Kilas Mundur

42 7 1
                                    

Sukir, nama lengkapnya Surendra Kiran, adalah salah seorang karyawan sebuah Bank Swasta yang sedang berkembang bernama Bank Sapta Raya Persada. Ia bersama persekutuan ghibah di departemen seenaknya menyingkat menjadi Bank Sarap. Sukir adalah karyawan 'level pinggiran' dengan posisi sebagai Admin Support di Departemen Legal Kredit, atau lebih senang ia singkat dengan sebutan Leker. Tahun ini adalah tahun ke limanya tergabung di Bank Sarap. 
Menjadi Bankir bukan cita-citanya sejak kecil maupun impian dalam mendapatkan pekerjaan. Namun apa daya, kebutuhan hidup memaksanya untuk melamar kerja segala posisi yang tersedia pada iklan lowongan kerja. Sampai akhirnya ia terjerembab di Bank Sarap.
Pagi ini, ia sudah sukses menjadi atlet senam. Dengan memaksakan kelenturan tubuh, tangan kanan memegang handle di atas, tangan kiri menjaga tas di depan tubuh, semakin memakan tempat selain ukuran tas yang agak besar, perut pun tak jauh beda. Kaki kanan sudah tak seimbang dan kaki kiri berusaha menahan agar tak terhempas akibat himpitan segala arah. Hal ini selalu terjadi setiap pagi di dalam Commuter Line (CL), begitu juga di sore hari.  Ketika para pencari nafkah di Jakarta menuju tempat beraktivitas dan pulang untuk menumpang mandi serta tidur, kemudian mengulanginya kembali hingga hari jumat. Ritual berupa rutinitas. Penderitaan itu biasanya berlangsung selama satu hingga maksimal dua jam.
Turun di Stasiun Sudirman, Sukir memiliki opsi melanjutkan perjalanan menuju kantor, yaitu jalan kaki, transjakarta, MRT, ojek online, atau taksi. Pilihan terakhir tak mungkin. Pilihan pertama mutlak ketika pasca dua minggu gajian.
Perjalanan dari stasiun menuju kantor yang berada di Gedung Sentra Bahari memakan waktu sekitar 15 sampai 20 menit, tergantung kecepatan langkah. Bila dihitung jarak, kisaran 1,5 km. Sukir anggap sebagai olah raga atletik cabang jalan santai. Ada dua alibi untuk opsi jalan kaki.

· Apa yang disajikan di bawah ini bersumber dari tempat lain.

`config.mk`:
```
export PLATFORM = sky130hd
export DESIGN_NAME = tmr_slave_ctl
export DESIGN_NICKNAME = d
export VERILOG_FILES = /design/src/rtl/tsc_pkg.sv /design/src/rtl/tsc_trig_front.sv /design/src/rtl/tsc_prescaler.sv /design/src/rtl/tsc_counter.sv /design/src/rtl/tmr_slave_ctl.sv
export SDC_FILE = /design/constraint.sdc
export NUM_CORES = 1
export LEC_CHECK = 0
export BUFFER_PORTS_ARGS = -buffer_cell sky130_fd_sc_hd__buf_2
export CELL_PAD_IN_SITES_DETAIL_PLACEMENT = 0
export CELL_PAD_IN_SITES_GLOBAL_PLACEMENT = 1
export CORE_UTILIZATION = 50
export CTS_BUF_LIST = sky130_fd_sc_hd__clkbuf_4 sky130_fd_sc_hd__clkbuf_8
export DETAILED_ROUTE_END_ITERATION = 8
export PLACE_DENSITY = 0.95
export SETUP_SLACK_MARGIN = 0.5
export SYNTH_ARGS = -nofsm -noshare
export SYNTH_HDL_FRONTEND = slang
export SYNTH_SLANG_ARGS = --single-unit
```
`constraint.sdc`:
```
create_clock -name clk -period 4.2 [get_ports clk]
set_clock_uncertainty 0.05 [all_clocks]
set_input_delay 0.42 -clock clk [delete_from_list [all_inputs] [get_ports clk]]
set_output_delay 0.42 -clock clk [all_outputs]
set_load 0.05 [all_outputs]
```
### src/rtl/bic_pkg.sv
`timescale 1ns/1ps
package bic_pkg;
   localparam int LINES  = 32;
   localparam int DATA_W = 32;
   localparam int ADDR_W = 12;
   localparam int PRIO_W = 6;
   localparam int LINE_W = $clog2(LINES);

   // Word indices inside the global window (0x000..0x07F)
   localparam logic [4:0] W_REV     = 5'h00;
   localparam logic [4:0] W_SYSCFG  = 5'h04;
   localparam logic [4:0] W_SYSSTAT = 5'h05;
   localparam logic [4:0] W_SIRI    = 5'h10;
   localparam logic [4:0] W_SIRF    = 5'h11;
   localparam logic [4:0] W_CTRL    = 5'h12;
   localparam logic [4:0] W_PROT    = 5'h13;
   localparam logic [4:0] W_IDLE    = 5'h14;

   typedef enum logic [2:0] {
      MB_RAW  = 3'd0,
      MB_MASK = 3'd1,
      MB_MCLR = 3'd2,
      MB_MSET = 3'd3,
      MB_SSET = 3'd4,
      MB_SCLR = 3'd5,
      MB_PIRQ = 3'd6,
      MB_PFIQ = 3'd7
   } member_e;

   typedef enum logic [1:0] {
      RG_NONE,
      RG_GLOBAL,
      RG_BANK,
      RG_LINE
   } region_e;

   typedef struct packed {
      region_e              region;
      logic [1:0]           bank;
      member_e              member;
      logic [LINE_W-1:0]    line;
      logic [4:0]           word;
   } dec_t;
endpackage

### src/rtl/bic_decode.sv
`timescale 1ns/1ps
module bic_decode
   import bic_pkg::*;
#(
   parameter int NUM_BANKS = 3
) (
   input  logic [ADDR_W-1:0] addr_i,
   output dec_t              dec_o
);
   logic [2:0] line_bank_raw;
   logic [1:0] unused_low;

   assign unused_low    = addr_i[1:0];
   assign line_bank_raw = addr_i[9:7] - 3'd2;

   always_comb begin
      dec_o        = '0;
      dec_o.region = RG_NONE;
      dec_o.word   = addr_i[6:2];
      dec_o.line   = addr_i[6:2];
      dec_o.member = member_e'(addr_i[4:2]);
      if (addr_i[11:7] == 5'b00000) begin
         dec_o.region = RG_GLOBAL;
      end else if (addr_i[11:7] == 5'b00001) begin
         dec_o.bank = addr_i[6:5];
         if (int'(addr_i[6:5]) < NUM_BANKS) dec_o.region = RG_BANK;
      end else if (addr_i[11:8] == 4'h1 || addr_i[11:8] == 4'h2) begin
         dec_o.bank = line_bank_raw[1:0];
         if (int'(line_bank_raw[1:0]) < NUM_BANKS) dec_o.region = RG_LINE;
      end
   end
endmodule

Pertama karena tanggung. Jarak yang tak terlalu jauh, sayang diongkos. Sesungguhnya itu pembelaan sebagai pendukung alibi lainnya, yaitu irit ongkos!
Di depan stasiun, berbaris rapi para penjaja sarapan dengan bermacam makanan. Mulai dari nasi kuning, nasi uduk, nasi rames, lontong sayur, bubur ayam, dan lainnya. Pagi ini Sukir sudah dapat pesanan dengan paksaan dari dua rekan kerjanya.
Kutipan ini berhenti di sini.